***** Data to process

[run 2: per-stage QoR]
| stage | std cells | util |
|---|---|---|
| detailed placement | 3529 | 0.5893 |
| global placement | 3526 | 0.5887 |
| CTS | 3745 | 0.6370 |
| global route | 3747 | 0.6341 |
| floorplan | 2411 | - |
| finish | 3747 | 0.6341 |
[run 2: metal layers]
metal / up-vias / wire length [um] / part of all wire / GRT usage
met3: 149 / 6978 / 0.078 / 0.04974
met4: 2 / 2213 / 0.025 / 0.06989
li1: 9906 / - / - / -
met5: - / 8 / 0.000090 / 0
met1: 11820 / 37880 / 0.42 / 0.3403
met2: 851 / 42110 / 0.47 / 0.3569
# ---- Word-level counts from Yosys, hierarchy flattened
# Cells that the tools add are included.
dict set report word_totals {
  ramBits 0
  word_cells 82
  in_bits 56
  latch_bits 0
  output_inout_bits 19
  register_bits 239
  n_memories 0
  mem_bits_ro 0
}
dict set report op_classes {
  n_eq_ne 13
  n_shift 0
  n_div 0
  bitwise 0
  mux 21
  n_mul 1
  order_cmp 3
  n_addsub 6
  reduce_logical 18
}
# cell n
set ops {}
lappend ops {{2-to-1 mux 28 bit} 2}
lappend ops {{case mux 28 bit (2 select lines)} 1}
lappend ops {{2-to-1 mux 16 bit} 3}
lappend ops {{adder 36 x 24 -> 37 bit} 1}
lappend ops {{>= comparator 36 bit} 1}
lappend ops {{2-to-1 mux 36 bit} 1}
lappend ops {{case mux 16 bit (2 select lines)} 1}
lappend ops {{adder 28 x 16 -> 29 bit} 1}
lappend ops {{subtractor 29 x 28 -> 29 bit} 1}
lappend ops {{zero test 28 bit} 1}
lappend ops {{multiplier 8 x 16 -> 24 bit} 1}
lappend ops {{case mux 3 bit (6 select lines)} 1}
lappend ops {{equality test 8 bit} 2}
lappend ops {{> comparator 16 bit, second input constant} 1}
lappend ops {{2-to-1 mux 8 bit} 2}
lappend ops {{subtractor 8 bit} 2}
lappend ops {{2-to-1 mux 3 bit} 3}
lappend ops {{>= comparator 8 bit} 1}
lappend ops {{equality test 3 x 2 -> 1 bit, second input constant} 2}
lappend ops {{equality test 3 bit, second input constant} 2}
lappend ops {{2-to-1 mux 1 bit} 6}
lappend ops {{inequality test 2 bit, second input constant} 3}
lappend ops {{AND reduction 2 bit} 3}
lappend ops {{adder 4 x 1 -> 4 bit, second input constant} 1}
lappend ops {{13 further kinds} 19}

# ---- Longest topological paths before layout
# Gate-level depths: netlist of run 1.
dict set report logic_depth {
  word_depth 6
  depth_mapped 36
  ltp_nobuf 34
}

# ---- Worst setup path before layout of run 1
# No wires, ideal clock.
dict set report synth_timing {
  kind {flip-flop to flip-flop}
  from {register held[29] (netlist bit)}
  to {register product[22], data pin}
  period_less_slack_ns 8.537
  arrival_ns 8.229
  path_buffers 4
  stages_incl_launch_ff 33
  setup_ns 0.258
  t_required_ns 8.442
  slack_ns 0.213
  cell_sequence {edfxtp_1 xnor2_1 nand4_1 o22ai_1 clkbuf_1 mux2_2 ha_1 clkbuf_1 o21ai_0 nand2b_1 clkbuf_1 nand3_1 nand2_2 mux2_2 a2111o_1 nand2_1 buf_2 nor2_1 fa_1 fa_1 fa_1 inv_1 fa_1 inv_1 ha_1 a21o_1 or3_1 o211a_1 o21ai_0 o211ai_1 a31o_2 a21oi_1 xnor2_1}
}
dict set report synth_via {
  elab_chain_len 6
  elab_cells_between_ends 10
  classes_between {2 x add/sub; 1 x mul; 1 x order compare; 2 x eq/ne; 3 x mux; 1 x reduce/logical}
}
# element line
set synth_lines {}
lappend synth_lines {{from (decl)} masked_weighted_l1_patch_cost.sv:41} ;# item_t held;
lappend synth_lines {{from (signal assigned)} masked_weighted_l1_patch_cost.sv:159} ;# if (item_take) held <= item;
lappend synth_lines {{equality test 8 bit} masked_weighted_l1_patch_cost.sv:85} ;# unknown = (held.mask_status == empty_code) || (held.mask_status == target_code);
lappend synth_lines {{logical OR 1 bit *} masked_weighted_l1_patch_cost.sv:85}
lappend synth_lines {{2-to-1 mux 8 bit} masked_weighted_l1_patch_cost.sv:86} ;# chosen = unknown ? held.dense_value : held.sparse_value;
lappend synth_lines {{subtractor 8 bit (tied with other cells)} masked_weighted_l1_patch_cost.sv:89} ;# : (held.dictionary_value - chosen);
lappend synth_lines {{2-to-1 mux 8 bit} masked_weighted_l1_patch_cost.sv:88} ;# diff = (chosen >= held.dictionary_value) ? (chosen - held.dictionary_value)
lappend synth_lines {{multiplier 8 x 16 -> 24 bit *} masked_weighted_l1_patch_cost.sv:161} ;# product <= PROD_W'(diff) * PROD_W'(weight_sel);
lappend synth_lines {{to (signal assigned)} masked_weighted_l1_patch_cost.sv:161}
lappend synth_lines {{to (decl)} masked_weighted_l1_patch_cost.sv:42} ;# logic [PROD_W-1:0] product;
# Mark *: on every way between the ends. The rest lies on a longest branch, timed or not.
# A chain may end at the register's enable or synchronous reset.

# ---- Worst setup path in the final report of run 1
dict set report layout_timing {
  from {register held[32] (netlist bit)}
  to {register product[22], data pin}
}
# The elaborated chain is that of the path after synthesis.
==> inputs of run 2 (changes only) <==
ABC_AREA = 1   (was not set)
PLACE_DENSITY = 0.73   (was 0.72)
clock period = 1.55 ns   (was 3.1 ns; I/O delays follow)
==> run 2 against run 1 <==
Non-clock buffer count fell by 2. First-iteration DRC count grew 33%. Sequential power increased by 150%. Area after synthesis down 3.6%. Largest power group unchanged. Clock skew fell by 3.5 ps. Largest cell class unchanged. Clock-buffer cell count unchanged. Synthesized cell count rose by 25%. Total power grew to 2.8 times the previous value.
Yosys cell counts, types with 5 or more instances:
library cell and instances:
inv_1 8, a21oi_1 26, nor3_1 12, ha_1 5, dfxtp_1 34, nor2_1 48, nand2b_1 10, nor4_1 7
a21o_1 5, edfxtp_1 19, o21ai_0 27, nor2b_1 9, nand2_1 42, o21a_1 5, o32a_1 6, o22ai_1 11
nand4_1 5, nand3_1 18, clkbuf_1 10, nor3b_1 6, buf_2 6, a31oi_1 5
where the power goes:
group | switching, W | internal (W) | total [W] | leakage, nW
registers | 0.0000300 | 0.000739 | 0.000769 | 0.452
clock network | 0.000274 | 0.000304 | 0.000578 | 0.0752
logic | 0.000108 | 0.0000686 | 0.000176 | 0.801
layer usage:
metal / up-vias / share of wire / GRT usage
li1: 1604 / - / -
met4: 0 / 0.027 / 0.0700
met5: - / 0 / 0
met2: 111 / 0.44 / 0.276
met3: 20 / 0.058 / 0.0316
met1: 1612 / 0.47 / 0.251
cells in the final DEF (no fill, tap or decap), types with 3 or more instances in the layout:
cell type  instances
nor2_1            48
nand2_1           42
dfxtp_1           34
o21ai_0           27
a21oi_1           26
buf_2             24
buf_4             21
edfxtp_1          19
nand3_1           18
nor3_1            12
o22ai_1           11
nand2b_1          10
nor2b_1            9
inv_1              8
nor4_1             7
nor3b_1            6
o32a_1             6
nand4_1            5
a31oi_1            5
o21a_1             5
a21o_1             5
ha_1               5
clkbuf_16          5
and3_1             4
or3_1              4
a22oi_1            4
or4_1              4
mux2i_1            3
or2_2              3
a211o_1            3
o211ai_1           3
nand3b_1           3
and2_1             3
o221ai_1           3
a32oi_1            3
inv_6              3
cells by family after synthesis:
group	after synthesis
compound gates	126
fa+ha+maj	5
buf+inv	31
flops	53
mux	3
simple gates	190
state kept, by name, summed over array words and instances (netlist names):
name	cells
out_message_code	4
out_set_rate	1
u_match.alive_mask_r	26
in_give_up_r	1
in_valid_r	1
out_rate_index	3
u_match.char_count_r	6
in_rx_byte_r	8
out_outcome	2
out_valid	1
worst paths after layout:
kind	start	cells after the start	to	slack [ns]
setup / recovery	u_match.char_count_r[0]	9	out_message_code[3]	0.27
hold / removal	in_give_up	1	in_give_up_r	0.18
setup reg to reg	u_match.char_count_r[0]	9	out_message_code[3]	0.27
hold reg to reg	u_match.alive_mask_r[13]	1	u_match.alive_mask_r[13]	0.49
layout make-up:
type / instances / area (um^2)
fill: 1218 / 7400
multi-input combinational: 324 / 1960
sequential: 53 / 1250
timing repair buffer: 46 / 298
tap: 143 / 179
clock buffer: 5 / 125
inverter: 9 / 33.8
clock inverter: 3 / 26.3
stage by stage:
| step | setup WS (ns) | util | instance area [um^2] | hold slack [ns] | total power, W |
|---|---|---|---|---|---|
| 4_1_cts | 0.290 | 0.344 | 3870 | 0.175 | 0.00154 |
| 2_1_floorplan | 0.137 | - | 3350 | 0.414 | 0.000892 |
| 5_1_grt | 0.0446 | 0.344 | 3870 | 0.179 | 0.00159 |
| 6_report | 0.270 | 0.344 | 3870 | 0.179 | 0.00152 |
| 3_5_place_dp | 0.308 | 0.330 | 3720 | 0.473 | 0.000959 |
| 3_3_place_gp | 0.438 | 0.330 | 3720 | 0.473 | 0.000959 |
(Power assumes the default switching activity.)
===== config.mk =====
export PLATFORM = sky130hd
export DESIGN_NAME = mac_pdu_subheader_parser_flat
export DESIGN_NICKNAME = d
export VERILOG_FILES = /design/src/rtl/mpsp_pkg.sv /design/src/rtl/mpsp_pdu_if.sv /design/src/rtl/mpsp_rec_if.sv /design/src/rtl/mac_pdu_subheader_parser.sv /design/src/rtl/mpsp_parser.sv /design/src/rtl/mpsp_out_queue.sv /design/src/flat_wrapper.sv
export SDC_FILE = /design/constraint.sdc
export NUM_CORES = 1
export LEC_CHECK = 0
export ABC_AREA = 1
export BUFFER_PORTS_ARGS = -buffer_cell sky130_fd_sc_hd__buf_4
export CAP_MARGIN = 30
export CORE_MARGIN = 3
export CORE_UTILIZATION = 62
export DETAILED_ROUTE_END_ITERATION = 12
export PLACE_DENSITY_LB_ADDON = 0.1
export SETUP_SLACK_MARGIN = 0.4
export SKIP_LAST_GASP = 1
export SYNTH_ARGS = -nofsm -noshare
export SYNTH_HDL_FRONTEND = slang
export SYNTH_SLANG_ARGS = --single-unit

===== constraint.sdc =====
create_clock -name clk -period 3.7 [get_ports clk]
set_input_delay 0.555 -clock clk [delete_from_list [all_inputs] [get_ports clk]]
set_output_delay 0.555 -clock clk [all_outputs]
set_load 0.01 [all_outputs]

===== src/rtl/mpsp_pkg.sv =====
// Package for the MAC PDU subheader parser: types, constants and helpers.
// No dependencies; every module of the block imports it.
package mpsp_pkg;

    // Saturating byte counters in the summary word
    localparam int COUNT_BITS     = 12;
    localparam int LCID_BITS      = 5;
    localparam int LEN_BITS       = 7;
    localparam int LEVEL_BITS     = 6;
    localparam int CFG_INDEX_BITS = 3;
    localparam int CFG_DATA_BITS  = 5;

    // Result queue sizing
    localparam int QUEUE_DEPTH = 8;
    localparam int QPTR_BITS   = $clog2(QUEUE_DEPTH);
    localparam int QCNT_BITS   = $clog2(QUEUE_DEPTH + 1);
    // Room held back for the staged byte and a newly taken byte
    localparam int QUEUE_SLACK = 4;

    // Fixed header and length fields
    localparam int HDR_EXT_BIT   = 5;
    localparam int LONG_BSR_LEN  = 3;

    typedef enum logic [2:0] {
        PH_SUB   = 3'd0,
        PH_LEN   = 3'd1,
        PH_PAY   = 3'd2,
        PH_LONG  = 3'd3,
        PH_SHORT = 3'd4,
        PH_TRUNC = 3'd5,
        PH_OTHER = 3'd6,
        PH_PAD   = 3'd7
    } phase_t;

    typedef enum logic [CFG_INDEX_BITS-1:0] {
        CFG_MAX_DATA  = 3'd0,
        CFG_SHORT_BSR = 3'd1,
        CFG_TRUNC_BSR = 3'd2,
        CFG_LONG_BSR  = 3'd3,
        CFG_PADDING   = 3'd4
    } cfg_index_t;

    // Register defaults
    localparam logic [LCID_BITS-1:0] MAX_DATA_RST  = 5'd10;
    localparam logic [LCID_BITS-1:0] SHORT_BSR_RST = 5'd29;
    localparam logic [LCID_BITS-1:0] TRUNC_BSR_RST = 5'd28;
    localparam logic [LCID_BITS-1:0] LONG_BSR_RST  = 5'd30;
    localparam logic [LCID_BITS-1:0] PADDING_RST   = 5'd31;

    // Record kinds
    localparam logic [1:0] REC_DATA    = 2'd0;
    localparam logic [1:0] REC_BSR     = 2'd1;
    localparam logic [1:0] REC_SUMMARY = 2'd2;

    // BSR kinds
    localparam logic [1:0] BSR_SHORT = 2'd0;
    localparam logic [1:0] BSR_TRUNC = 2'd1;
    localparam logic [1:0] BSR_LONG  = 2'd2;

    typedef struct packed {
        logic [1:0]            record_kind;
        logic [LCID_BITS-1:0]  channel_id;
        logic [LEN_BITS-1:0]   sdu_length;
        logic [1:0]            bsr_kind;
        logic [1:0]            group_id;
        logic [LEVEL_BITS-1:0] level_zero;
        logic [LEVEL_BITS-1:0] level_one;
        logic [LEVEL_BITS-1:0] level_two;
        logic [LEVEL_BITS-1:0] level_three;
        logic [COUNT_BITS-1:0] bytes_consumed;
        logic [COUNT_BITS-1:0] pad_count;
        logic                  run_last;
    } result_t;

    // Up to two records produced by one byte, oldest in first
    typedef struct packed {
        logic [1:0] cnt;
        result_t    first;
        result_t    second;
    } push_t;

    // Counter add that sticks at all ones
    function automatic logic [COUNT_BITS-1:0] sat_add(
        input logic [COUNT_BITS-1:0] a,
        input logic [LEN_BITS-1:0]   b
    );
        logic [COUNT_BITS:0] sum;
        sum = {1'b0, a} + (COUNT_BITS + 1)'(b);
        if (sum[COUNT_BITS])
            return {COUNT_BITS{1'b1}};
        return sum[COUNT_BITS-1:0];
    endfunction

endpackage


===== src/rtl/mpsp_pdu_if.sv =====
// Byte channel into the MAC PDU subheader parser.
// Depends on nothing.
interface mpsp_pdu_if;
    logic       valid;
    logic       ready;
    logic [7:0] data_byte;
    logic       pdu_end;

    modport source (output valid, output data_byte, output pdu_end, input ready);
    modport sink   (input valid, input data_byte, input pdu_end, output ready);
endinterface


===== src/rtl/mpsp_rec_if.sv =====
// Record channel out of the MAC PDU subheader parser.
// Depends on nothing; field widths follow the record layout in mpsp_pkg.
interface mpsp_rec_if;
    logic        valid;
    logic        ready;
    logic [1:0]  record_kind;
    logic [4:0]  channel_id;
    logic [6:0]  sdu_length;
    logic [1:0]  bsr_kind;
    logic [1:0]  group_id;
    logic [5:0]  level_zero;
    logic [5:0]  level_one;
    logic [5:0]  level_two;
    logic [5:0]  level_three;
    logic [11:0] bytes_consumed;
    logic [11:0] pad_count;
    logic        run_last;

    modport source (
        output valid, output record_kind, output channel_id, output sdu_length,
        output bsr_kind, output group_id, output level_zero, output level_one,
        output level_two, output level_three, output bytes_consumed,
        output pad_count, output run_last, input ready
    );
    modport sink (
        input valid, input record_kind, input channel_id, input sdu_length,
        input bsr_kind, input group_id, input level_zero, input level_one,
        input level_two, input level_three, input bytes_consumed,
        input pad_count, input run_last, output ready
    );
endinterface


===== src/rtl/mac_pdu_subheader_parser.sv =====
// Uplink MAC PDU subheader parser, top level.
// Throughput: one PDU byte per cycle, sustained, whatever the record pattern,
// while the result queue has room; a stalled receiver drops pdu.ready.
// Byte stage, then parse step into the result queue, whose head drives rec.
// rst_n (async, active low) clears parse state, queue and the code
// registers to their defaults; no clearing pass, bytes are taken at once.
module mac_pdu_subheader_parser
    import mpsp_pkg::*;
(
    input  logic                      clk,
    input  logic                      rst_n,
    mpsp_pdu_if.sink                  pdu,
    mpsp_rec_if.source                rec,
    input  logic                      cfg_we,
    input  logic [CFG_INDEX_BITS-1:0] cfg_index,
    input  logic [CFG_DATA_BITS-1:0]  cfg_data
);

    push_t                push;
    logic                 room;
    logic [QCNT_BITS-1:0] q_count;

    mpsp_parser u_parser (
        .clk       (clk),
        .rst_n     (rst_n),
        .pdu       (pdu),
        .room      (room),
        .cfg_we    (cfg_we),
        .cfg_index (cfg_index),
        .cfg_data  (cfg_data),
        .push      (push)
    );

    mpsp_out_queue u_queue (
        .clk   (clk),
        .rst_n (rst_n),
        .push  (push),
        .rec   (rec),
        .room  (room),
        .count (q_count)
    );

    // Records only come from a word taken the cycle before
    a_push_from_word: assert property (@(posedge clk) disable iff (!rst_n)
        push.cnt != 2'd0 |-> $past(pdu.valid && pdu.ready))
        else $error("record pushed without an accepted word");

    // The last byte of a PDU always yields a summary
    a_end_gives_summary: assert property (@(posedge clk) disable iff (!rst_n)
        pdu.valid && pdu.ready && pdu.pdu_end |=> push.cnt != 2'd0)
        else $error("no summary for end of PDU");

    // Queue never overfills
    a_queue_bound: assert property (@(posedge clk) disable iff (!rst_n)
        q_count <= QCNT_BITS'(QUEUE_DEPTH))
        else $error("result queue overflow");

    // Output valid tracks queue occupancy
    a_valid_count: assert property (@(posedge clk) disable iff (!rst_n)
        rec.valid == (q_count != '0))
        else $error("rec.valid out of step with queue fill");

endmodule


===== src/rtl/mpsp_parser.sv =====
// Byte stage, parse state and configuration registers of the subheader parser.
// Depends on mpsp_pkg and mpsp_pdu_if.
module mpsp_parser
    import mpsp_pkg::*;
(
    input  logic                      clk,
    input  logic                      rst_n,
    mpsp_pdu_if.sink                  pdu,
    input  logic                      room,
    input  logic                      cfg_we,
    input  logic [CFG_INDEX_BITS-1:0] cfg_index,
    input  logic [CFG_DATA_BITS-1:0]  cfg_data,
    output push_t                     push
);

    // Configuration
    logic [LCID_BITS-1:0] max_data_reg, short_bsr_reg, trunc_bsr_reg;
    logic [LCID_BITS-1:0] long_bsr_reg, padding_reg;

    // Staged input word
    logic       stg_valid_reg;
    logic [7:0] stg_byte_reg;
    logic       stg_end_reg;

    // Parse state
    phase_t                phase_reg, phase_next;
    logic                  more_reg, more_next;
    logic [LCID_BITS-1:0]  chan_reg, chan_next;
    logic [LEN_BITS-1:0]   left_reg, left_next;
    logic [LEN_BITS-1:0]   held_len_reg, held_len_next;
    logic [1:0]            seen_reg, seen_next;
    logic [15:0]           bsr_reg, bsr_next;
    logic [COUNT_BITS-1:0] consumed_reg, consumed_next;
    logic [COUNT_BITS-1:0] padcnt_reg, padcnt_next;

    logic                  el_valid;
    result_t               el_rec, sum_rec;
    logic [LCID_BITS-1:0]  lcid;
    logic [23:0]           long_bits;

    assign pdu.ready = room;

    // Configuration writes
    always_ff @(posedge clk or negedge rst_n)
    begin
        if (!rst_n)
        begin
            max_data_reg  <= MAX_DATA_RST;
            short_bsr_reg <= SHORT_BSR_RST;
            trunc_bsr_reg <= TRUNC_BSR_RST;
            long_bsr_reg  <= LONG_BSR_RST;
            padding_reg   <= PADDING_RST;
        end
        else if (cfg_we)
        begin
            unique case (cfg_index)
                CFG_MAX_DATA:  max_data_reg  <= cfg_data;
                CFG_SHORT_BSR: short_bsr_reg <= cfg_data;
                CFG_TRUNC_BSR: trunc_bsr_reg <= cfg_data;
                CFG_LONG_BSR:  long_bsr_reg  <= cfg_data;
                CFG_PADDING:   padding_reg   <= cfg_data;
                default: ;
            endcase
        end
    end

    // Input stage: one word per cycle while the result queue has room
    always_ff @(posedge clk or negedge rst_n)
    begin
        if (!rst_n)
            stg_valid_reg <= 1'b0;
        else
            stg_valid_reg <= pdu.valid && pdu.ready;
    end

    always_ff @(posedge clk)
    begin
        if (pdu.valid && pdu.ready)
        begin
            stg_byte_reg <= pdu.data_byte;
            stg_end_reg  <= pdu.pdu_end;
        end
    end

    assign lcid      = stg_byte_reg[LCID_BITS-1:0];
    assign long_bits = {bsr_reg, stg_byte_reg};

    // Per-byte parse step
    always_comb
    begin
        phase_next    = phase_reg;
        more_next     = more_reg;
        chan_next     = chan_reg;
        left_next     = left_reg;
        held_len_next = held_len_reg;
        seen_next     = seen_reg;
        bsr_next      = bsr_reg;
        consumed_next = consumed_reg;
        padcnt_next   = padcnt_reg;
        el_valid      = 1'b0;
        el_rec        = '0;
        sum_rec       = '0;

        unique case (phase_reg)
            PH_SUB:
            begin
                if (more_reg)
                begin
                    more_next     = stg_byte_reg[HDR_EXT_BIT];
                    chan_next     = lcid;
                    consumed_next = sat_add(consumed_reg, LEN_BITS'(1));
                    priority if (lcid == padding_reg)
                        phase_next = PH_PAD;
                    else if (lcid <= max_data_reg)
                        phase_next = PH_LEN;
                    else if (lcid == long_bsr_reg)
                    begin
                        phase_next = PH_LONG;
                        seen_next  = 2'd0;
                    end
                    else if (lcid == trunc_bsr_reg)
                        phase_next = PH_TRUNC;
                    else if (lcid == short_bsr_reg)
                        phase_next = PH_SHORT;
                    else
                        phase_next = PH_OTHER;
                end
            end
            PH_LEN:
            begin
                held_len_next = stg_byte_reg[LEN_BITS-1:0];
                consumed_next = sat_add(consumed_reg, LEN_BITS'(1));
                if (stg_byte_reg[LEN_BITS-1:0] == '0)
                begin
                    el_valid           = 1'b1;
                    el_rec.record_kind = REC_DATA;
                    el_rec.channel_id  = chan_reg;
                    phase_next         = PH_SUB;
                end
                else
                begin
                    left_next  = stg_byte_reg[LEN_BITS-1:0];
                    phase_next = PH_PAY;
                end
            end
            PH_PAY:
            begin
                left_next = left_reg - LEN_BITS'(1);
                if (left_reg == LEN_BITS'(1))
                begin
                    consumed_next      = sat_add(consumed_reg, held_len_reg);
                    el_valid           = 1'b1;
                    el_rec.record_kind = REC_DATA;
                    el_rec.channel_id  = chan_reg;
                    el_rec.sdu_length  = held_len_reg;
                    phase_next         = PH_SUB;
                end
            end
            PH_LONG:
            begin
                if (seen_reg < 2'd2)
                begin
                    bsr_next  = {bsr_reg[7:0], stg_byte_reg};
                    seen_next = seen_reg + 2'd1;
                end
                else
                begin
                    consumed_next      = sat_add(consumed_reg, LEN_BITS'(LONG_BSR_LEN));
                    el_valid           = 1'b1;
                    el_rec.record_kind = REC_BSR;
                    el_rec.bsr_kind    = BSR_LONG;
                    el_rec.level_zero  = long_bits[23:18];
                    el_rec.level_one   = long_bits[17:12];
                    el_rec.level_two   = long_bits[11:6];
                    el_rec.level_three = long_bits[5:0];
                    seen_next          = 2'd0;
                    phase_next         = PH_SUB;
                end
            end
            PH_SHORT, PH_TRUNC:
            begin
                consumed_next      = sat_add(consumed_reg, LEN_BITS'(1));
                el_valid           = 1'b1;
                el_rec.record_kind = REC_BSR;
                el_rec.bsr_kind    = (phase_reg == PH_TRUNC) ? BSR_TRUNC : BSR_SHORT;
                el_rec.group_id    = stg_byte_reg[7:6];
                el_rec.level_zero  = stg_byte_reg[5:0];
                phase_next         = PH_SUB;
            end
            PH_OTHER:
            begin
                consumed_next = sat_add(consumed_reg, LEN_BITS'(1));
                phase_next    = PH_SUB;
            end
            PH_PAD:
            begin
                padcnt_next = sat_add(padcnt_reg, LEN_BITS'(1));
            end
            default: ;
        endcase

        el_rec.run_last = !stg_end_reg;

        // Last byte: summary and re-arm for the next PDU
        sum_rec.record_kind    = REC_SUMMARY;
        sum_rec.bytes_consumed = consumed_next;
        sum_rec.pad_count      = padcnt_next;
        sum_rec.run_last       = 1'b1;
        if (stg_end_reg)
        begin
            phase_next    = PH_SUB;
            more_next     = 1'b1;
            chan_next     = '0;
            left_next     = '0;
            held_len_next = '0;
            seen_next     = '0;
            bsr_next      = '0;
            consumed_next = '0;
            padcnt_next   = '0;
        end
    end

    // Records handed to the queue
    always_comb
    begin
        push.cnt    = 2'd0;
        push.first  = el_rec;
        push.second = sum_rec;
        if (stg_valid_reg)
        begin
            if (el_valid && stg_end_reg)
                push.cnt = 2'd2;
            else if (el_valid)
                push.cnt = 2'd1;
            else if (stg_end_reg)
            begin
                push.cnt   = 2'd1;
                push.first = sum_rec;
            end
        end
    end

    // Parse state registers
    always_ff @(posedge clk or negedge rst_n)
    begin
        if (!rst_n)
        begin
            phase_reg    <= PH_SUB;
            more_reg     <= 1'b1;
            chan_reg     <= '0;
            left_reg     <= '0;
            held_len_reg <= '0;
            seen_reg     <= '0;
            bsr_reg      <= '0;
            consumed_reg <= '0;
            padcnt_reg   <= '0;
        end
        else if (stg_valid_reg)
        begin
            phase_reg    <= phase_next;
            more_reg     <= more_next;
            chan_reg     <= chan_next;
            left_reg     <= left_next;
            held_len_reg <= held_len_next;
            seen_reg     <= seen_next;
            bsr_reg      <= bsr_next;
            consumed_reg <= consumed_next;
            padcnt_reg   <= padcnt_next;
        end
    end

endmodule


===== src/rtl/mpsp_out_queue.sv =====
// Result queue of the subheader parser: takes up to two records a cycle,
// gives one a cycle while rec.ready is high. Uses mpsp_pkg and mpsp_rec_if.
module mpsp_out_queue
    import mpsp_pkg::*;
(
    input  logic                 clk,
    input  logic                 rst_n,
    input  push_t                push,
    mpsp_rec_if.source           rec,
    output logic                 room,
    output logic [QCNT_BITS-1:0] count
);

    result_t                entries_reg [QUEUE_DEPTH];
    logic [QPTR_BITS-1:0]   head_reg, tail_reg;
    logic [QCNT_BITS-1:0]   count_reg, count_next;
    logic                   pop;
    result_t                head_rec;

    assign pop      = rec.valid && rec.ready;
    assign room     = count_reg <= QCNT_BITS'(QUEUE_DEPTH - QUEUE_SLACK);
    assign count    = count_reg;
    assign head_rec = entries_reg[head_reg];

    assign count_next = count_reg + QCNT_BITS'(push.cnt) - QCNT_BITS'(pop);

    // Storage writes
    always_ff @(posedge clk)
    begin
        if (push.cnt != 2'd0)
            entries_reg[tail_reg] <= push.first;
        if (push.cnt == 2'd2)
            entries_reg[tail_reg + QPTR_BITS'(1)] <= push.second;
    end

    // Pointers and fill level
    always_ff @(posedge clk or negedge rst_n)
    begin
        if (!rst_n)
        begin
            head_reg  <= '0;
            tail_reg  <= '0;
            count_reg <= '0;
        end
        else
        begin
            tail_reg  <= tail_reg + QPTR_BITS'(push.cnt);
            head_reg  <= head_reg + QPTR_BITS'(pop);
            count_reg <= count_next;
        end
    end

    // Head word onto the channel
    assign rec.valid          = count_reg != '0;
    assign rec.record_kind    = head_rec.record_kind;
    assign rec.channel_id     = head_rec.channel_id;
    assign rec.sdu_length     = head_rec.sdu_length;
    assign rec.bsr_kind       = head_rec.bsr_kind;
    assign rec.group_id       = head_rec.group_id;
    assign rec.level_zero     = head_rec.level_zero;
    assign rec.level_one      = head_rec.level_one;
    assign rec.level_two      = head_rec.level_two;
    assign rec.level_three    = head_rec.level_three;
    assign rec.bytes_consumed = head_rec.bytes_consumed;
    assign rec.pad_count      = head_rec.pad_count;
    assign rec.run_last       = head_rec.run_last;

endmodule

**********

#### Aim of the task
Copy every line of the material in which the word "paths" occurs.

#### Exercise output
# ---- Longest topological paths before layout
worst paths after layout:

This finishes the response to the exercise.